» Exercise data:
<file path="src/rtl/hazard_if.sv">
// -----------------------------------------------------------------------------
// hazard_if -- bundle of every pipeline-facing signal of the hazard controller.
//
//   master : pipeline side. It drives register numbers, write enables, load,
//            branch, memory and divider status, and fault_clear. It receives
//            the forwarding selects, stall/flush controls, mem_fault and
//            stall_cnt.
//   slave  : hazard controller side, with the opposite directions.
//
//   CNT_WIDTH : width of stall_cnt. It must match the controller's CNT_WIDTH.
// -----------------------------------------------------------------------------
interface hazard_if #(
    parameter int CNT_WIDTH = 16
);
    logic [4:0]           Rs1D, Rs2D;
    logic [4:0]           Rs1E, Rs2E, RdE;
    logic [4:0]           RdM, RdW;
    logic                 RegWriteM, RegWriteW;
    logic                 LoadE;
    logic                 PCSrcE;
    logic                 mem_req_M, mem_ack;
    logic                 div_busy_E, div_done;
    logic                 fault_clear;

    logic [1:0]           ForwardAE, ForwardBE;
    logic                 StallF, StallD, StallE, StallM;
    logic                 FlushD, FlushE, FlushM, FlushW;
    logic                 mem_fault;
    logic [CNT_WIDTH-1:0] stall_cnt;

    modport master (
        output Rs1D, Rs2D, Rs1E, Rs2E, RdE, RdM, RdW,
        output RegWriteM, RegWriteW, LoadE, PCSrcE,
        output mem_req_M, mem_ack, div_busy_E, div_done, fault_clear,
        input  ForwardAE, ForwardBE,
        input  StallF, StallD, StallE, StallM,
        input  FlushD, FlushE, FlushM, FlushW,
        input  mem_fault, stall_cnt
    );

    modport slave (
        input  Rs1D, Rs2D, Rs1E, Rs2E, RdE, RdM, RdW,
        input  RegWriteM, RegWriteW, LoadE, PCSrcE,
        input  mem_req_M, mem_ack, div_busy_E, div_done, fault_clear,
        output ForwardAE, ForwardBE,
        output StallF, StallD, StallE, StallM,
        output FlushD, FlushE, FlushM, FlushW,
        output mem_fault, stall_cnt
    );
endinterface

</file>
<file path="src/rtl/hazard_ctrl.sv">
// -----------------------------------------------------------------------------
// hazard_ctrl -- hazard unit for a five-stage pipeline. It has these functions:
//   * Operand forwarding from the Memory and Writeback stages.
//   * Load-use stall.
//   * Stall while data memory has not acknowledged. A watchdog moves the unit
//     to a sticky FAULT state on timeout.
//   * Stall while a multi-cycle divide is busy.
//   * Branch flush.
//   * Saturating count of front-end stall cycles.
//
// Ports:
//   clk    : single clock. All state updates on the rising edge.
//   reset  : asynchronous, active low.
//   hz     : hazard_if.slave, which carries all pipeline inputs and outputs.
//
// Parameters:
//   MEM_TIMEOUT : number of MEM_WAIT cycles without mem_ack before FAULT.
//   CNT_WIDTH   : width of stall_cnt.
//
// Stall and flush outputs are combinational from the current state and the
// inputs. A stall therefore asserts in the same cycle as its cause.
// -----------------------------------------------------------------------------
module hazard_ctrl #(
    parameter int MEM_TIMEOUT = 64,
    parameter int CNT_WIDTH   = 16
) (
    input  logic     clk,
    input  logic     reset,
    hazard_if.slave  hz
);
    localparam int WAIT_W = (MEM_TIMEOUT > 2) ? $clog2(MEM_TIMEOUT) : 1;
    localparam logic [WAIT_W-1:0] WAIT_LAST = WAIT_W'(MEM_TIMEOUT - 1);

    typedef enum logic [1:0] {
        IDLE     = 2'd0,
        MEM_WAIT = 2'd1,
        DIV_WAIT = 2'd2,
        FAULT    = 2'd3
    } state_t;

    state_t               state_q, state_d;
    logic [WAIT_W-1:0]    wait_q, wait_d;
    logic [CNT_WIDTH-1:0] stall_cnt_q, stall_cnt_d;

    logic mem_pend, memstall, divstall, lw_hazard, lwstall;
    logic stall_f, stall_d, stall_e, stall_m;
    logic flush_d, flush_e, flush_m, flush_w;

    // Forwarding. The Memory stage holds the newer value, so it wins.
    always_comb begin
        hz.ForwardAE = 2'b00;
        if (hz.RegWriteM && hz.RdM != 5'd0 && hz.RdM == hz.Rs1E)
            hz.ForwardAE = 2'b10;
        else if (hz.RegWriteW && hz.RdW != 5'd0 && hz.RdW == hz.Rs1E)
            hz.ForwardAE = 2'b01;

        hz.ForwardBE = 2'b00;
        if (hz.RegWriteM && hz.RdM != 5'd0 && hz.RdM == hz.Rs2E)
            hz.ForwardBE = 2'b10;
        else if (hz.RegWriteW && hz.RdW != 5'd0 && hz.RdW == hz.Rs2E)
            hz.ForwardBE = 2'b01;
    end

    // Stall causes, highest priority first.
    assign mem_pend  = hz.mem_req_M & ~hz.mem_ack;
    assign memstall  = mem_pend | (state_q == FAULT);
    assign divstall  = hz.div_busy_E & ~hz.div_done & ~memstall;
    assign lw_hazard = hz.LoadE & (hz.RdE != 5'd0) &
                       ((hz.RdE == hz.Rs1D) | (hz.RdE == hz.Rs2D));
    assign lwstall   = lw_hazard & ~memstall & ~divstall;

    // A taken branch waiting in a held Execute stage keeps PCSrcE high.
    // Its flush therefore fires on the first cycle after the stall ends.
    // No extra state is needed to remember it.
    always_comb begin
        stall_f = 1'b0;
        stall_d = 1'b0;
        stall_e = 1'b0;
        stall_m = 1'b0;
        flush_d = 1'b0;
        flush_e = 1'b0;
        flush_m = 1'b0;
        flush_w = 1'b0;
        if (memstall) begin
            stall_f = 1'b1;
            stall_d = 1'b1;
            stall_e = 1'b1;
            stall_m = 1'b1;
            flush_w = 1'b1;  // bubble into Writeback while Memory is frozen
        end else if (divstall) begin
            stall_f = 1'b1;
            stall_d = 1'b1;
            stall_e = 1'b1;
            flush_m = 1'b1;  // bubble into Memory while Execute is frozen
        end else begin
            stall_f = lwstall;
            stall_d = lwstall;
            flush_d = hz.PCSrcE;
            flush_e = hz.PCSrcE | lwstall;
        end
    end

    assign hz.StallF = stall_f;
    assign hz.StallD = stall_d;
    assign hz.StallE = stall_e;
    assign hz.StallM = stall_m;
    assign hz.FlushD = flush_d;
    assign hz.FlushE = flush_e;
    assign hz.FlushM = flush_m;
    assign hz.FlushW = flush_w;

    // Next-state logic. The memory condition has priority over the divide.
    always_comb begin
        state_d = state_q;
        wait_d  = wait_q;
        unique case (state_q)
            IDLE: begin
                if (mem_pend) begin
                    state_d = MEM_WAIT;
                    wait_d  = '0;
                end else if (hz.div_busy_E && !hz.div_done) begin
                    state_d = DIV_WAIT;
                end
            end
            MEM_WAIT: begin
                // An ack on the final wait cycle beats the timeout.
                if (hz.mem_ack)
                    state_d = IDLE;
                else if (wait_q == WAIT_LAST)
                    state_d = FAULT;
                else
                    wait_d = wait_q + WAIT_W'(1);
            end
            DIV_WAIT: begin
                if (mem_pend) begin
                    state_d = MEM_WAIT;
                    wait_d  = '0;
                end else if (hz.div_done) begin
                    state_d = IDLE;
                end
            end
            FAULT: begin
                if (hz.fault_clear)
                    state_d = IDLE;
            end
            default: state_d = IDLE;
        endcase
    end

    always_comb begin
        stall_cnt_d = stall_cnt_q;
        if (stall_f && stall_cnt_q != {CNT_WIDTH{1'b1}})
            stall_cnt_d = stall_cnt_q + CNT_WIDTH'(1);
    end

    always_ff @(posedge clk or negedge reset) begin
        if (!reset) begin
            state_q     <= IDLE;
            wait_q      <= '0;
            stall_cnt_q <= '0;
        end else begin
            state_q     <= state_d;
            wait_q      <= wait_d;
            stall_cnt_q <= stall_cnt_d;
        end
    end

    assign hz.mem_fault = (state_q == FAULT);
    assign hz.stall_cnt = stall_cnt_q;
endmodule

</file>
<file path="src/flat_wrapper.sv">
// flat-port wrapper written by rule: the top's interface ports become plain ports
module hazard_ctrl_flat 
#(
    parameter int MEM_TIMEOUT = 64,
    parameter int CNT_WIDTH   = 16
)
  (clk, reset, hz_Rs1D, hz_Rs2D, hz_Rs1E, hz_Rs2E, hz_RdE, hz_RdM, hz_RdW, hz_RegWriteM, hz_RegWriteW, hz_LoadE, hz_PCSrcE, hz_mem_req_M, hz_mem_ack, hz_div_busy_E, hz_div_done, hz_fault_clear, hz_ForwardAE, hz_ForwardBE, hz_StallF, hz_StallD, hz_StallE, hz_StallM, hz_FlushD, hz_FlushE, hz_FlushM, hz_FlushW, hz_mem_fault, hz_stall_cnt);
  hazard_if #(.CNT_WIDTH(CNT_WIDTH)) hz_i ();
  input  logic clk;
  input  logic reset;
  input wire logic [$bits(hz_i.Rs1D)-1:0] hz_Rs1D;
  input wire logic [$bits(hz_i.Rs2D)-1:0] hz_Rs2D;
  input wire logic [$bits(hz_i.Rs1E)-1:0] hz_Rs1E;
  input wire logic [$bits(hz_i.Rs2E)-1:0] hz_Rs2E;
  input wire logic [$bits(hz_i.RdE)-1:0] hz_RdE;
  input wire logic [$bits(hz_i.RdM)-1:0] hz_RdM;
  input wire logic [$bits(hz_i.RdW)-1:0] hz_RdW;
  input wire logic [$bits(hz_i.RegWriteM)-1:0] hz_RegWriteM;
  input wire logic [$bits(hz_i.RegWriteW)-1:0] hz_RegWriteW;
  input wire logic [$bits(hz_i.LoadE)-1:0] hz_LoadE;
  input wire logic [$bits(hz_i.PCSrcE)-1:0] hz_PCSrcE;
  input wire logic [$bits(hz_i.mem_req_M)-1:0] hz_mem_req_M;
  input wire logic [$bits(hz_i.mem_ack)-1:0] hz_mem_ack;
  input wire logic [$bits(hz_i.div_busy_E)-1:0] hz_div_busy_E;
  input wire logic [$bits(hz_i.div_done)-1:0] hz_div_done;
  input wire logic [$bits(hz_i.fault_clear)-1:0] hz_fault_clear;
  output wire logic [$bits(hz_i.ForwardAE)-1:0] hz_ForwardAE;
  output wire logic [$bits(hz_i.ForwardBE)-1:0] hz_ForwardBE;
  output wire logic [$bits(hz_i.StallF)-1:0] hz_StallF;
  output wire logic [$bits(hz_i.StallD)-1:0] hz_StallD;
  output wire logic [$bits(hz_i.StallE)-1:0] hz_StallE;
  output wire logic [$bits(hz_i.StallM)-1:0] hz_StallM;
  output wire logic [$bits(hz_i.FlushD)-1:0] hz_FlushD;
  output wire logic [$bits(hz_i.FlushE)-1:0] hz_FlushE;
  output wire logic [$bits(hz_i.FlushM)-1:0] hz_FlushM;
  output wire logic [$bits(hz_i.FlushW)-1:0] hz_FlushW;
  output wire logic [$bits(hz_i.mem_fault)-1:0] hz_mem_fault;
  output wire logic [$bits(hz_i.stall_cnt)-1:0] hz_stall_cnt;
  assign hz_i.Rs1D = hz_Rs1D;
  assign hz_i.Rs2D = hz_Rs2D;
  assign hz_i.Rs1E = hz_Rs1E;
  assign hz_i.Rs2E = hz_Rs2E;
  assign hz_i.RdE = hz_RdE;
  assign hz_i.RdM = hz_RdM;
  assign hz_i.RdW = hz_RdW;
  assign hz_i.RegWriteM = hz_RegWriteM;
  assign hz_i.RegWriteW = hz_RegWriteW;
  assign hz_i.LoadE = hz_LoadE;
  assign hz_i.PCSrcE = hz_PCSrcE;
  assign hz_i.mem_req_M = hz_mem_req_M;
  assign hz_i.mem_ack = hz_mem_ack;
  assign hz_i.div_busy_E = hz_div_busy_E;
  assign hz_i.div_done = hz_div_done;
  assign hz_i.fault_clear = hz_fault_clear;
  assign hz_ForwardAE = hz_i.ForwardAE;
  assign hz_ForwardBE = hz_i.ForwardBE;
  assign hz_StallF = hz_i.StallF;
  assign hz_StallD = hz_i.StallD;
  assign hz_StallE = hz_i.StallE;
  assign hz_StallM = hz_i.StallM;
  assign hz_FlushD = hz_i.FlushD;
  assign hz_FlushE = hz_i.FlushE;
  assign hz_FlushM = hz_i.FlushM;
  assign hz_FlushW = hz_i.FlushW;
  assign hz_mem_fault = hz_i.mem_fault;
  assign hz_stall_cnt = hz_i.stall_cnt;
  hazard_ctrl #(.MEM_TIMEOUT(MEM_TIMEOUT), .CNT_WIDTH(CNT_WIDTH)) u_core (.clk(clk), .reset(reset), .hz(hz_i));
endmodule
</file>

» Task:
When a line above contains the string "slave", copy that line.

» Exercise answer:
//   slave  : hazard controller side, with the opposite directions.
    modport slave (
//   hz     : hazard_if.slave, which carries all pipeline inputs and outputs.
    hazard_if.slave  hz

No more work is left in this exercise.